The multidisciplinary approach presented in this manuscript has the potential to be applied to investigate seismic precursors outside the region considered here, in areas undergoing significant degassing, and characterized by the presence of surface water sampling points sensitive to crustal deformation processes (e.g., Martinelli and Albarello, 1997; Cioni et al., 2007; Gherardi and Pierotti, 2018). The key point to advance from a condition of mere a posteriori recognition of possible anomalies to the analysis of possible seismic precursors foresees the capability to detect the real temporal variability of the natural system under observation, and requires that relevant geochemical parameters should be strictly monitored continuously, as done elsewhere (e.g., in Tuscany, Italy; Pierotti et al., 2015; Pierotti et al., 2017).

Conclusion

Geochemical effects of crustal deformation processes on geofluids in Central Italy have been evidenced by ground and satellite techniques. Geochemical sampling in thermal springs and in gaseous emissions has allowed us to identify large-scale degassing phenomena in concomitance with the seismic sequence that occurred in Central Italy in 2009. The time series analysis of $P_{CO2}$ values in groundwaters showed multiple degassing episodes in concomitance with seismic sequences that occurred in 2009 and 2016–2017. These large-scale CO₂ degassing phenomena have also been evidenced by satellite techniques capable of identifying transient temperature anomalies due to eventual temporary greenhouse gas emissions. Part of the anomalous signals were recorded by both techniques before the most relevant mainshocks. The contemporary observation and recording of geophysical and geochemical parameters emerged as an efficient method to gain a better understanding of seismogenic features of Central Italy. This approach has the potential to be successfully applied elsewhere, in areas of active crustal deformation, to possibly identify geophysical and geochemical signals before relevant seismic events. The continuous monitoring of relevant geochemical parameters from properly selected water manifestations is highly recommended to ensure the capability to detect signal variations occurring over short time intervals, and possibly improve the performance of the method in terms of earthquake forecasting.

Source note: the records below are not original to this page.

`config.mk`:
```
export PLATFORM = sky130hd
export DESIGN_NAME = blcs_contact_unit
export DESIGN_NICKNAME = d
export VERILOG_FILES = /design/src/include/blcs_pkg.sv /design/src/logic/blcs_box_reduce.sv /design/src/logic/blcs_contact_unit.sv /design/src/logic/blcs_input_sync.sv
export SDC_FILE = /design/constraint.sdc
export NUM_CORES = 1
export LEC_CHECK = 0
export ABC_CLOCK_PERIOD_IN_PS = 5440
export BUFFER_PORTS_ARGS = -buffer_cell sky130_fd_sc_hd__buf_2
export CAP_MARGIN = 15
export CELL_PAD_IN_SITES_DETAIL_PLACEMENT = 1
export CELL_PAD_IN_SITES_GLOBAL_PLACEMENT = 2
export CORE_ASPECT_RATIO = 1.25
export CORE_UTILIZATION = 40
export CTS_CLUSTER_DIAMETER = 50
export DETAILED_ROUTE_END_ITERATION = 8
export HOLD_SLACK_MARGIN = 0.12
export PLACE_DENSITY = 0.84
export SLEW_MARGIN = 20
export SYNTH_ARGS = -nofsm -noshare
export SYNTH_HDL_FRONTEND = slang
export SYNTH_HIERARCHICAL = 1
export SYNTH_SLANG_ARGS = --single-unit
```
`constraint.sdc`:
```
create_clock -name clk_i -period 5.44 [get_ports clk_i]
set_input_delay 1.088 -clock clk_i [delete_from_list [all_inputs] [get_ports clk_i]]
set_output_delay 1.088 -clock clk_i [all_outputs]
set_load 0.005 [all_outputs]
```
### src/pkg/mgmt_access_pkg.sv
// Constants and types for the full register management access slave
// Operation
// - Frame: preamble, start, op, addresses, turnaround, data
// - Opcode 10 with address bits 2:1 set reads
// - Opcode 01 with address bits 2:1 set writes
// - Target address from phy bits 4,3,0 and reg
// - Read turnaround: controller releases, device drives 0
// - Read returns byte in low bits, zeros above
// - Write stores low byte, ignores upper byte
// - Whole space 0x00-0xFF reachable, indirect registers as plain storage
// - Indirect control 0x6E-0x6F, indirect data 0x70-0x78
// - Per-port factory test bytes 0x15-0x17, step 16
// - Self-test control register sits at 0x88
package mgmt_access_pkg;
    localparam int PREAMBLE_LEN = 32;
    localparam logic [5:0] PREAMBLE_CNT = 6'h20;
    localparam logic [1:0] OP_READ = 2'h2;
    localparam logic [1:0] OP_WRITE = 2'h1;
    localparam logic [1:0] PHY_SEL = 2'h3;
    // Last header count: start bit 1, opcode, both address fields
    localparam logic [4:0] FIELD_BITS = 5'h0c;
    localparam logic [4:0] DATA_BITS = 5'h10;
    // Turnaround plus data bits sat out for a frame not ours
    localparam logic [4:0] SKIP_BITS = 5'h11;
    localparam logic [7:0] IND_CTRL_LO = 8'h6e;
    localparam logic [7:0] IND_CTRL_HI = 8'h6f;
    localparam logic [7:0] IND_DATA_LO = 8'h70;
    localparam logic [7:0] IND_DATA_HI = 8'h78;
    localparam logic [7:0] SELF_TEST_ADDR = 8'h88;
    localparam logic [3:0] FACTORY_LO = 4'h5;
    localparam logic [3:0] FACTORY_HI = 4'h7;
    localparam logic [7:0] REG_RESET = 8'h00;

    typedef enum logic [2:0] {
        ST_PREAMBLE = 3'b000,
        ST_HEADER = 3'b001,
        ST_TA = 3'b010,
        ST_RD_DATA = 3'b011,
        ST_WR_DATA = 3'b100,
        ST_SKIP = 3'b101
    } state_t;
endpackage : mgmt_access_pkg
File: src/cvspc_consts.svh
// Constants for the converter control and status block: offsets, field positions, reset values.
// Assumes inclusion by bare name from the package and the design modules.
//
// What this block does
// - PCM-in DMA enable raises PCM input refill requests; clear gives none; resets zero.
// - Two-bit CVSD format: mu-law, A-law, linear, reserved; resets zero.
// - Companding law bit picks mu-law at 0, A-law at 1.
// - Two-bit resolution shifts linear PCM right 0 to 3 bits, sign extended.
// - Log PCM is expanded left-justified to 13 or 14 bits, then attenuated too.
// - Status is 16-bit read-only, cleared at reset and while module disabled.
// - Nearly-full sets when only three empty locations remain in out FIFO.
// - Nearly-full drives FIFO interrupt and out-FIFO DMA request when enabled.
// - Status read clears nearly-full and nearly-empty even during freeze, unless one sets in the same cycle.
// - PCM service sets on PCM out full or PCM in empty; read clears unless frozen.
// - Underflow sets on converter read of empty in FIFO; error interrupt; read clears unless frozen.
// - Overflow sets on converter write of full out FIFO; error interrupt; read clears unless frozen.
// - In-FIFO level reports seven minus the word count: 111b when empty, 000b at 7 or 8 words.
// - Out-FIFO level reports valid words: 000b when empty, 111b at 7 or 8 words.
// - Nearly-empty sets at three words left; FIFO interrupt and in-FIFO DMA request.
// - Freeze stops in-FIFO drain, out-FIFO fill and PCM output updates.
// - Each CVSD FIFO holds eight 16-bit words.
`ifndef CVSPC_CONSTS_SVH
`define CVSPC_CONSTS_SVH
`define CVSPC_OFS_CVSD_IN 6'h20
`define CVSPC_OFS_CVSD_OUT 6'h22
`define CVSPC_OFS_PCM_IN 6'h24
`define CVSPC_OFS_PCM_OUT 6'h26
`define CVSPC_OFS_CTRL 6'h30
`define CVSPC_OFS_STAT 6'h32
`define CVSPC_CTRL_RESET 16'h0000
`define CVSPC_CTRL_MASK 16'hF9FF
`define CVSPC_CTL_EN 0
`define CVSPC_CTL_CLKEN 1
`define CVSPC_CTL_ERRIE 2
`define CVSPC_CTL_FIFOIE 3
`define CVSPC_CTL_PCMIE 4
`define CVSPC_CTL_CVSD_IN_DMA 5
`define CVSPC_CTL_CVSD_OUT_DMA 6
`define CVSPC_CTL_PCM_OUT_DMA 7
`define CVSPC_CTL_PCM_IN_DMA 8
`define CVSPC_CTL_FMT 12:11
`define CVSPC_CTL_LAW 13
`define CVSPC_CTL_RES 15:14
`define CVSPC_ST_NE 0
`define CVSPC_ST_NF 1
`define CVSPC_ST_PCM 2
`define CVSPC_ST_UDF 3
`define CVSPC_ST_OVF 4
`define CVSPC_ST_INL 7:5
`define CVSPC_ST_OUTL 10:8
`define CVSPC_ST_RSVD 15:11
`define CVSPC_FIFO_DEPTH 8
`define CVSPC_NEAR_GAP 3
`define CVSPC_LVL_SAT 7
`define CVSPC_MU_BIAS 16'h0021
`define CVSPC_A_XOR 8'h55
`endif

File: src/cvspc_pkg.sv
// Types shared by the converter control and status block.
// Assumes cvspc_consts.svh is reachable by bare name.
`include "cvspc_consts.svh"
package cvspc_pkg;
  typedef logic [15:0] cvspc_word_t;
  // Order follows the two-bit field encoding 00, 01, 10, 11
  typedef enum logic [1:0] {CVSPC_FMT_MULAW, CVSPC_FMT_ALAW, CVSPC_FMT_LINEAR, CVSPC_FMT_RSVD} cvspc_fmt_e;
endpackage

File: src/cvspc_fifo.sv
// Flip-flop FIFO for CVSD words, used for the input and output streams.
// Assumes push and pop are already qualified by the parent; overflow and underflow are ignored here.
`include "cvspc_consts.svh"
module cvspc_fifo import cvspc_pkg::*; #(
  parameter int WIDTH = 16,
  parameter int DEPTH = `CVSPC_FIFO_DEPTH,
  parameter int CNT_W = $clog2(DEPTH + 1),
  parameter int PTR_W = $clog2(DEPTH)
) (
  input wire logic i_core_clk,
  input wire logic i_resetn,
  input wire logic i_flush,
  input wire logic i_push,
  input wire logic [WIDTH-1:0] i_data,
  input wire logic i_pop,
  output logic [WIDTH-1:0] o_head,
  output logic [CNT_W-1:0] o_count,
  output logic o_full,
  output logic o_empty
);
  logic [WIDTH-1:0] mem_q [DEPTH];
  logic [PTR_W-1:0] wr_ptr_q, rd_ptr_q;
  logic do_push, do_pop;

  assign o_full = (o_count == CNT_W'(DEPTH));
  assign o_empty = (o_count == '0);
  assign do_push = i_push && !o_full;
  assign do_pop = i_pop && !o_empty;
  assign o_head = mem_q[rd_ptr_q];

  // Storage has no reset: contents are never visible before the first push
  always_ff @(posedge i_core_clk) begin
    if (do_push) begin
      mem_q[wr_ptr_q] <= i_data;
    end
  end

  always_ff @(posedge i_core_clk or negedge i_resetn) begin
    if (!i_resetn) begin
      wr_ptr_q <= '0;
      rd_ptr_q <= '0;
      o_count <= '0;
    end else if (i_flush) begin
      wr_ptr_q <= '0;
      rd_ptr_q <= '0;
      o_count <= '0;
    end else begin
      if (do_push) begin
        wr_ptr_q <= (wr_ptr_q == PTR_W'(DEPTH - 1)) ? '0 : wr_ptr_q + 1'b1;
      end
      if (do_pop) begin
        rd_ptr_q <= (rd_ptr_q == PTR_W'(DEPTH - 1)) ? '0 : rd_ptr_q + 1'b1;
      end
      o_count <= o_count + CNT_W'(do_push) - CNT_W'(do_pop);
    end
  end
endmodule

Data Availability Statement

The original contributions presented in the study are included in the article/Supplementary Materials, further inquiries can be directed to the corresponding author/s.

Author Contributions

GM, FG, LP, and GF contributed to the collection and interpretation of the geochemical results. NG, ML, and VT contributed to the collection and interpretation of the geophysical results. All authors provided critical feedback and helped shape the research, analysis and manuscript.

Funding

Preliminary scientific communications related to present paper were done during the 14th and the 15th International Conference in Gas Geochemistry. This study benefited from funding provided by the Presidenza del Consiglio dei Ministri – Dipartimento della Protezione Civile (DPC), Project S3-2012. This paper does not necessarily represent official DPC opinion and policies. GM was partially supported by the Chinese Academy of Sciences Visiting Professorship for Senior International Scientists (2018VMA0007).

Acknowledgments

The authors are indebted with Aeronautica Militare Italiana for their support and for granting the access to MS-SEVIRI satellite data, and with the Regional Agencies for Environmental Protection of Umbria, Lazio and Abruzzo Regions for sharing groundwater chemical data. The authors dearly thank two reviewers and Gaetano De Luca (INGV, L'Aquila) for their constructive comments, which have significantly contributed to improving the quality of the manuscript.

Conflict of Interest

The authors declare that the research was conducted in the absence of any commercial or financial relationships that could be construed as a potential conflict of interest.

Supplementary Material

The Supplementary Material for this article can be found online at: https://www.frontiersin.org/articles/10.3389/feart.2020.584716/full#supplementary-material

Footnotes

¹Cloudy pixels are identified by means the One channel Cloudy radiance detection Approach (OCA; Cuomo et al., 2004).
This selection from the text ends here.